[Provided material — start]

### src/rtl/uart_rx_pkg.sv
// Shared definitions for the UART receive path: FSM state encoding and bit timing.
package uart_rx_pkg;

  // Ticks of the oversampling clock per serial bit.
  localparam int unsigned OVERSAMPLE = 8;

  // Last tick of a bit; every state transition happens on this tick.
  localparam logic [2:0] EDGE_LAST = 3'd7;

  typedef enum logic [2:0] {
    StIdle   = 3'd0,
    StStart  = 3'd1,
    StData   = 3'd2,
    StParity = 3'd3,
    StStop   = 3'd4
  } state_e;

endpackage

### src/rtl/uart_rx_ctrl_if.sv
// Signal bundle between the receive controller and its datapath (sampler, deserializer, checkers).
interface uart_rx_ctrl_if #(
  parameter int unsigned DATA_WIDTH = 8
);

  localparam int unsigned BIT_CNT_W = (DATA_WIDTH > 1) ? $clog2(DATA_WIDTH) : 1;

  logic                 rx_in;
  logic                 par_en;
  logic                 strt_glitch;
  logic                 par_err;
  logic                 stp_err;
  logic [2:0]           edge_cnt;
  logic [BIT_CNT_W-1:0] bit_cnt;
  logic                 dat_samp_en;
  logic                 deser_en;
  logic                 strt_chk_en;
  logic                 par_chk_en;
  logic                 stp_chk_en;
  logic                 data_valid;
  logic                 parity_error;
  logic                 framing_error;

  // Controller side.
  modport master (
    input  rx_in, par_en, strt_glitch, par_err, stp_err,
    output edge_cnt, bit_cnt, dat_samp_en, deser_en, strt_chk_en, par_chk_en, stp_chk_en,
    output data_valid, parity_error, framing_error
  );

  // Datapath / line side.
  modport slave (
    output rx_in, par_en, strt_glitch, par_err, stp_err,
    input  edge_cnt, bit_cnt, dat_samp_en, deser_en, strt_chk_en, par_chk_en, stp_chk_en,
    input  data_valid, parity_error, framing_error
  );

endinterface

### src/rtl/uart_rx_edge_bit_cnt.sv
// Tick-within-bit counter and data bit index shared by the whole receive path.
module uart_rx_edge_bit_cnt
  import uart_rx_pkg::*;
#(
  parameter  int unsigned DATA_WIDTH = 8,
  localparam int unsigned BIT_CNT_W  = (DATA_WIDTH > 1) ? $clog2(DATA_WIDTH) : 1
) (
  input  logic                 clk,
  input  logic                 rst,
  input  logic                 cnt_en,
  input  logic                 bit_inc,
  input  logic                 bit_clr,
  output logic [2:0]           edge_cnt,
  output logic [BIT_CNT_W-1:0] bit_cnt,
  output logic                 edge_last
);

  // Edge counter free-runs (wrapping 7->0) while a frame is active; bit index steps on request.
  always_ff @(posedge clk) begin
    if (rst) begin
      edge_cnt <= '0;
      bit_cnt  <= '0;
    end else begin
      edge_cnt <= cnt_en ? edge_cnt + 3'd1 : 3'd0;
      if (bit_clr) begin
        bit_cnt <= '0;
      end else if (bit_inc) begin
        bit_cnt <= bit_cnt + BIT_CNT_W'(1);
      end
    end
  end

  assign edge_last = (edge_cnt == EDGE_LAST);

endmodule

### src/rtl/uart_rx_ctrl.sv
// UART receive sequencer: walks START/DATA/PARITY/STOP, drives datapath enables, reports status.
module uart_rx_ctrl
  import uart_rx_pkg::*;
#(
  parameter int unsigned DATA_WIDTH = 8
) (
  input logic           clk,
  input logic           rst,
  uart_rx_ctrl_if.master bus
);

  localparam int unsigned BIT_CNT_W = (DATA_WIDTH > 1) ? $clog2(DATA_WIDTH) : 1;

  state_e               state_q;
  logic                 par_en_q;
  logic                 par_err_q;
  logic                 data_valid_q;
  logic                 parity_error_q;
  logic                 framing_error_q;
  logic [2:0]           edge_cnt;
  logic [BIT_CNT_W-1:0] bit_cnt;
  logic                 edge_last;
  logic                 bit_last;
  logic                 cnt_en;
  logic                 bit_inc;
  logic                 bit_clr;

  assign bit_last = (bit_cnt == BIT_CNT_W'(DATA_WIDTH - 1));
  assign cnt_en   = (state_q != StIdle);
  assign bit_inc  = (state_q == StData) && edge_last && !bit_last;
  // Holding the index at zero in IDLE guarantees every frame starts at bit 0, even after a glitch.
  assign bit_clr  = !cnt_en || ((state_q == StData) && edge_last && bit_last);

  uart_rx_edge_bit_cnt #(
    .DATA_WIDTH (DATA_WIDTH)
  ) u_cnt (
    .clk       (clk),
    .rst       (rst),
    .cnt_en    (cnt_en),
    .bit_inc   (bit_inc),
    .bit_clr   (bit_clr),
    .edge_cnt  (edge_cnt),
    .bit_cnt   (bit_cnt),
    .edge_last (edge_last)
  );

  // State register, latched frame options and registered end-of-frame status pulses.
  always_ff @(posedge clk) begin
    if (rst) begin
      state_q         <= StIdle;
      par_en_q        <= 1'b0;
      par_err_q       <= 1'b0;
      data_valid_q    <= 1'b0;
      parity_error_q  <= 1'b0;
      framing_error_q <= 1'b0;
    end else begin
      data_valid_q    <= 1'b0;
      parity_error_q  <= 1'b0;
      framing_error_q <= 1'b0;
      case (state_q)
        StIdle: begin
          if (!bus.rx_in) begin
            state_q  <= StStart;
            par_en_q <= bus.par_en;
          end
        end
        StStart: begin
          if (edge_last) begin
            state_q <= bus.strt_glitch ? StIdle : StData;
          end
        end
        StData: begin
          if (edge_last && bit_last) begin
            state_q <= par_en_q ? StParity : StStop;
          end
        end
        StParity: begin
          if (edge_last) begin
            par_err_q <= bus.par_err;
            state_q   <= StStop;
          end
        end
        StStop: begin
          if (edge_last) begin
            // Framing error outranks parity error; exactly one pulse per completed frame.
            framing_error_q <= bus.stp_err;
            parity_error_q  <= !bus.stp_err && par_err_q;
            data_valid_q    <= !bus.stp_err && !par_err_q;
            par_err_q       <= 1'b0;
            state_q         <= StIdle;
          end
        end
        default: state_q <= StIdle;
      endcase
    end
  end

  // Enables are plain decodes of the registered state.
  assign bus.dat_samp_en   = (state_q != StIdle);
  assign bus.strt_chk_en   = (state_q == StStart);
  assign bus.deser_en      = (state_q == StData);
  assign bus.par_chk_en    = (state_q == StParity);
  assign bus.stp_chk_en    = (state_q == StStop);
  assign bus.edge_cnt      = edge_cnt;
  assign bus.bit_cnt       = bit_cnt;
  assign bus.data_valid    = data_valid_q;
  assign bus.parity_error  = parity_error_q;
  assign bus.framing_error = framing_error_q;

endmodule

### src/flat_wrapper.sv
// flat-port wrapper written by rule: the top's interface ports become plain ports
module uart_rx_ctrl_flat import uart_rx_pkg::*;
#(
  parameter int unsigned DATA_WIDTH = 8
)
  (clk, rst, bus_rx_in, bus_par_en, bus_strt_glitch, bus_par_err, bus_stp_err, bus_edge_cnt, bus_bit_cnt, bus_dat_samp_en, bus_deser_en, bus_strt_chk_en, bus_par_chk_en, bus_stp_chk_en, bus_data_valid, bus_parity_error, bus_framing_error);
  uart_rx_ctrl_if #(.DATA_WIDTH(DATA_WIDTH)) bus_i ();
  input logic clk;
  input logic rst;
  input wire logic [$bits(bus_i.rx_in)-1:0] bus_rx_in;
  input wire logic [$bits(bus_i.par_en)-1:0] bus_par_en;
  input wire logic [$bits(bus_i.strt_glitch)-1:0] bus_strt_glitch;
  input wire logic [$bits(bus_i.par_err)-1:0] bus_par_err;
  input wire logic [$bits(bus_i.stp_err)-1:0] bus_stp_err;
  output wire logic [$bits(bus_i.edge_cnt)-1:0] bus_edge_cnt;
  output wire logic [$bits(bus_i.bit_cnt)-1:0] bus_bit_cnt;
  output wire logic [$bits(bus_i.dat_samp_en)-1:0] bus_dat_samp_en;
  output wire logic [$bits(bus_i.deser_en)-1:0] bus_deser_en;
  output wire logic [$bits(bus_i.strt_chk_en)-1:0] bus_strt_chk_en;
  output wire logic [$bits(bus_i.par_chk_en)-1:0] bus_par_chk_en;
  output wire logic [$bits(bus_i.stp_chk_en)-1:0] bus_stp_chk_en;
  output wire logic [$bits(bus_i.data_valid)-1:0] bus_data_valid;
  output wire logic [$bits(bus_i.parity_error)-1:0] bus_parity_error;
  output wire logic [$bits(bus_i.framing_error)-1:0] bus_framing_error;
  assign bus_i.rx_in = bus_rx_in;
  assign bus_i.par_en = bus_par_en;
  assign bus_i.strt_glitch = bus_strt_glitch;
  assign bus_i.par_err = bus_par_err;
  assign bus_i.stp_err = bus_stp_err;
  assign bus_edge_cnt = bus_i.edge_cnt;
  assign bus_bit_cnt = bus_i.bit_cnt;
  assign bus_dat_samp_en = bus_i.dat_samp_en;
  assign bus_deser_en = bus_i.deser_en;
  assign bus_strt_chk_en = bus_i.strt_chk_en;
  assign bus_par_chk_en = bus_i.par_chk_en;
  assign bus_stp_chk_en = bus_i.stp_chk_en;
  assign bus_data_valid = bus_i.data_valid;
  assign bus_parity_error = bus_i.parity_error;
  assign bus_framing_error = bus_i.framing_error;
  uart_rx_ctrl #(.DATA_WIDTH(DATA_WIDTH)) u_core (.clk(clk), .rst(rst), .bus(bus_i));
endmodule
### config.mk
export PLATFORM = sky130hd
export DESIGN_NAME = uart_rx_ctrl_flat
export DESIGN_NICKNAME = d
export VERILOG_FILES = /design/src/rtl/uart_rx_pkg.sv /design/src/rtl/uart_rx_ctrl_if.sv /design/src/rtl/uart_rx_edge_bit_cnt.sv /design/src/rtl/uart_rx_ctrl.sv /design/src/flat_wrapper.sv
export SDC_FILE = /design/constraint.sdc
export NUM_CORES = 1
export LEC_CHECK = 0
export BUFFER_PORTS_ARGS = -buffer_cell sky130_fd_sc_hd__buf_2
export CORE_MARGIN = 2
export CORE_UTILIZATION = 49
export DETAILED_ROUTE_END_ITERATION = 10
export PLACE_DENSITY = 0.76
export SYNTH_ARGS = -nofsm -noshare
export SYNTH_HDL_FRONTEND = slang
export SYNTH_SLANG_ARGS = --single-unit
### constraint.sdc
create_clock -name clk -period 1.9 [get_ports clk]
set_input_delay 0.38 -clock clk [delete_from_list [all_inputs] [get_ports clk]]
set_output_delay 0.38 -clock clk [all_outputs]
set_load 0.02 [all_outputs]
# [After elaboration in Yosys (flattened, before gate mapping)]
# Cells that the tools add are included.
[totals] regBits=14 word_cells=56 input_bits=7
[op_classes] n_bitwise=4 eq_ne=11 add_sub_neg=2 n_reduce_logical=20 muxes=11
[ops] cell="$mux W3" n=6
[ops] cell="$pmux W3 S5" n=1
[ops] cell="$eq A3 B3 Y1 const B" n=3
[ops] cell="$ne A2 B1 Y1 const B" n=4
[ops] cell="$add A3 B1 Y3 const B" n=2
[ops] cell="$eq A3 B2 Y1 const B" n=2
[ops] cell="$logic_and A1 B1 Y1" n=6
[ops] cell="$reduce_and A5 Y1" n=1
[ops] cell="$logic_not A1 Y1" n=4
[ops] cell="$not A1 Y1" n=4
[ops] cell="$reduce_or A2 Y1" n=2
[ops] cell="$eq A3 B1 Y1 const B" n=1
[ops] cell="$logic_not A3 Y1" n=1
[ops] cell="$reduce_and A3 Y1" n=1
[ops] cell="$reduce_bool A3 Y1" n=1
[ops] cell="$reduce_or A3 Y1" n=1
[ops] cell="$mux W1" n=2
[ops] cell="$mux W2" n=1
[ops] cell="$ne A2 B2 Y1 const B" n=1
[ops] cell="$pmux W1 S2" n=1
[ops] cell="$reduce_and A2 Y1" n=1
[ops] cell="$reduce_bool A2 Y1" n=1
[ops] cell="$logic_or A1 B1 Y1" n=1

# [Depth between registers and ports, before layout]
[depth] ltp_word=5 depth_mapped=7 mapped_depth_nobuf=6

# [Cells and area by module]
# Synthesis repeated with hierarchy kept, for this count alone.
[unflattened] cells_unflattened=70 area_unflattened_um2=708.2
[by_module_without_submodules] mod="uart_rx_ctrl" seq_area_each_um2=160.2 cells_each=50 area_per_inst_um2=464.2 n_inst=1
[by_module_without_submodules] mod="uart_rx_edge_bit_cnt" seq_area_each_um2=120.1 cells_each=20 area_per_inst_um2=244.0 n_inst=1

# [Least setup slack after synthesis]
# No wires, ideal clock.
[synth_timing] path_type="reg2reg" startpoint="register u_core.u_cnt.edge_cnt[0]" endpoint="register u_core.state_q[0]" arrival_ps=1740 setup_slack_ps=42 required_ps=1782 path_stages_with_launch=8 period_less_slack_ps=1858 cell_sequence="dfxtp_1 > ha_1 > ha_1 > buf_6 > or4b_4 > o31a_2 > a32oi_1 > nor3_1"
[synth_via] elab_chain_len=4 word_cells_on_any_way=7 cone_classes="5 x eq/ne; 2 x reduce/logical"
[synth_lines] item="start, declared" line_no="uart_rx_edge_bit_cnt.sv:13" source="output logic [2:0] edge_cnt,"
[synth_lines] item="start signal, assigned" line_no="uart_rx_edge_bit_cnt.sv:24" source="edge_cnt <= cnt_en ? edge_cnt + 3'd1 : 3'd0;"
[synth_lines] item="$eq A3 B3 Y1 (*)" line_no="uart_rx_edge_bit_cnt.sv:33" source="assign edge_last = (edge_cnt == EDGE_LAST);"
[synth_lines] item="$logic_and A1 B1 Y1" line_no="uart_rx_ctrl.sv:73" source="if (edge_last && bit_last) begin"
[synth_lines] item="$ne A2 B1 Y1 (no line)"
[synth_lines] item="$reduce_and A5 Y1 (no line) (*)"
[synth_lines] item="end signal, assigned" line_no="uart_rx_ctrl.sv:69" source="state_q <= bus.strt_glitch ? StIdle : StData;"
[synth_lines] item="end signal, assigned" line_no="uart_rx_ctrl.sv:74" source="state_q <= par_en_q ? StParity : StStop;"
[synth_lines] item="end signal, assigned" line_no="uart_rx_ctrl.sv:80" source="state_q <= StStop;"
[synth_lines] item="end, declared" line_no="uart_rx_ctrl.sv:14" source="state_e state_q;"
# Every way passes the cells marked *; elsewhere a longest branch is shown, timed or not.
# A chain may end at the register's enable or synchronous reset.

# [Final worst setup path]
[layout_timing] startpoint="register u_core.state_q[2]" endpoint="output bus_stp_chk_en"
[layout_via] elab_chain_len=1
[layout_lines] item="start signal, assigned" line_no="uart_rx_ctrl.sv:50" source="state_q <= StIdle;"
[layout_lines] item="start signal, assigned" line_no="uart_rx_ctrl.sv:63" source="state_q <= StStart;"
[layout_lines] item="start signal, assigned" line_no="uart_rx_ctrl.sv:69"
[layout_lines] item="$eq A3 B3 Y1" line_no="uart_rx_ctrl.sv:103" source="assign bus.stp_chk_en = (state_q == StStop);"
[layout_lines] item="end, declared" line_no="flat_wrapper.sv:21" source="output wire logic [$bits(bus_i.stp_chk_en)-1:0] bus_stp_chk_en;"
# No other way between the ends.

==> results.cfg <==
[status]
status = finished, final reports clean

[pwr]
power_leakage_nw = 0.395
power_density_nw_per_um2 = 1210
ir_worst_vdd_mv = 0.657

[global_routing]
grtUsageMet2_pct = 26.8
grt-busiest-layer = met2
antenna_found_initial = 0
met1_usage_pct = 22.1
grtUsageMet3_pct = 6.90
grt_pass1_wl_um = 2420
grtUsageTotal_pct = 17.8
grt_max_degree = 17
grt.overflow.total = 0
first_global_vias = 559

[floorplan]
std_cell_rows = 13
ios = 21
die_h_um = 42.4
die_w_um = 42.4
core_area_um2 = 1330
initial_core_util_pct = 54.1
die-area_um2 = 1800

[sta]
relSlewSlack_pct = 76.0
max_freq_mhz = 551
setup_viol = 0
post-route-period-util_pct = 95.6
fin_setup_tns_ns = 0
fin_skew_ns = 0.00261
grt_setup_unrepaired = false
fin_crit_ns = 1.82
slew_violations = 0
max_slew.worst_pin.slew_ns = 0.360
hold_viol = 0

[logic_synthesis]
ys_async_sr_fraction_pct = 0
synth.largest_area_cell = dfxtp_1
ys_warn_count = 0
synth_edf_count = 0
synth_area_um2 = 722
synth_fp_nets = 97
synth_commonest_cells = dfxtp_1 (14), nor2_1 (12), a21oi_1 (7)
synth_top_area_share_pct = 38.8
syn-instance-count = 86
synth.most_common_cell = dfxtp_1
synth_flop_cell = dfxtp_1
ys_top_cells_by_area = dfxtp_1 (39%), ha_1 (6.9%), nor2_1 (6.2%)
syn_area_per_cell_um2 = 8.39
ys_seq_elements = 14
ys_types = 31
ys_seq_area_share_pct = 38.8

[route]
wl_per_cell_um = 12.4
wirelength_um = 1510
vias = 685
drtPass1Iterations = 4
ant_nets = 0
drt_iter0_drc = 18
post_drt_via_cell_ratio = 5.61
drcViolationCount = 0

[cells_and_area]
area_delta_synth_final_pct = 18.4
drive_gt1_share_pct = 28.0
fill_cells = 120
final_util_pct = 64.1
num_antenna_cells = 0
nets = 119

[critical_path]
crit_type = reg -> out
path_max_fanout = 10
cp.arrival_ns = 1.44
endpoint_kind = output pin
cp.required_ns = 1.52
startpoint_type = flip-flop

[clock_tree]
cts-root-to-sink-buffers = 2
htreeDepth = 1
insertion_delay_ns = 0.28
cts_buffers = 3
clock-sinks = 14
path_clk_slew_ns = 0.08
clockRootBuffer = clkbuf_4
cts_hold_buf = 0
cts_tree = done

[placement]
port_buffers = 20
gp_congestion = 0.859
dp_hpwl_um = 1090

[min_path]
hp-class = in -> reg

[run]
max_cap_violations = 0
## timing repair
| item | 4_1_cts | 5_1_grt |
|---|---|---|
| resized for setup | 0 | 1 |
| buffers inserted | 0 | 0 |
| setup endpoints to repair | 0 | 2 |
## worst max-delay path, cell delays in order (launching register included)
cell     delay [ns]
dfxtp_1        0.53
inv_1          0.14
nor3_1         0.27
buf_2          0.22
## flip-flops by register name, summed over array words and instances (netlist names)
| signal | cells |
|---|---|
| u_core.par_en_q | 1 |
| u_core.bus.framing_error | 1 |
| u_core.u_cnt.edge_cnt | 3 |
| u_core.u_cnt.bit_cnt | 3 |
| u_core.par_err_q | 1 |
| u_core.state_q | 3 |
| u_core.bus.parity_error | 1 |
| u_core.bus.data_valid | 1 |
## power by group
group | internal [mW] | total, mW | switching [mW]
combinational | 0.174 | 0.416 | 0.242
sequential | 0.332 | 0.403 | 0.0710
clock | 0.117 | 0.212 | 0.0958
total | 0.623 | 1.03 | 0.409
## placed cells by master, fill, tap and decap left out, drive strengths merged, types with 2 or more instances in the layout
master / instances
o21ai: 3
nand2: 5
nand3b: 3
nand3: 2
nor2: 12
nor3: 4
a21oi: 7
ha: 4
clkbuf: 4
nor2b: 2
or3: 2
inv: 5
dfxtp: 14
buf: 21
and2: 2
nand2b: 3
## stage by stage
step | power, mW | setup WS [ns] | area [um2] | instances | hold slack, ns
CTS | 1.03 | 0.0954 | 853 | 122 | 0.277
detailed placement | 0.816 | 0.185 | 817 | 118 | 0.437
global placement | 0.811 | 0.216 | 817 | 118 | 0.431
floorplan | 0.731 | 0.0415 | 722 | 86 | 0.435
finish | 1.03 | 0.0843 | 855 | 122 | 0.284
global route | 1.10 | 0.000826 | 855 | 122 | 0.278
## cells by family (layout without fill, tap and decap cells)
group	after synthesis	count (layout)	synth area share, %
adder cells (fa/ha/maj)	4	4	6.93
AO/OA/AOI/OAI	18	18	16.5
flip-flops	14	14	38.8
buffers and inverters	9	30	6.93
AND/OR/NAND/NOR	40	40	29.5
multiplexers	1	1	1.39
## path summary, 6_finish.rpt
check,end,depth (start not counted),startpoint,slack (ns)
worst min register to register,u_core.u_cnt.edge_cnt[0],1,u_core.u_cnt.edge_cnt[0],0.46
worst min-delay path,u_core.bus.data_valid,2,bus_stp_err,0.28
worst max register to register,u_core.state_q[0],6,u_core.u_cnt.edge_cnt[0],0.17
worst max-delay path,bus_stp_chk_en,3,u_core.state_q[2],0.08
## layer usage
layer  wire length (um)  vias up
li1                   -      346
met2                691       34
met4                  9        0
met3                135        2
met1                674      303
met5                  0        -
## cell type report
type	instances	area [um2]	share of cell area (%)
clock buffer	4	36.3	4.25
inverter	5	18.8	2.20
multi-input combinational	63	392	45.8
sequential	14	282	32.9
tap	15	18.8	2.20
timing repair buffer	21	108	12.6
(Power assumes the default switching activity.)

[Provided material — finish]

= Work task =
Which lines above run from the one containing "uart_rx_ctrl_if #(.DATA_WIDTH(DATA_WIDTH)) bus_i" to the one containing "input wire logic [$bits(bus_i.par_en)-1:0]"? Give them again exactly, both ends included.

= Reply =
  uart_rx_ctrl_if #(.DATA_WIDTH(DATA_WIDTH)) bus_i ();
  input logic clk;
  input logic rst;
  input wire logic [$bits(bus_i.rx_in)-1:0] bus_rx_in;
  input wire logic [$bits(bus_i.par_en)-1:0] bus_par_en;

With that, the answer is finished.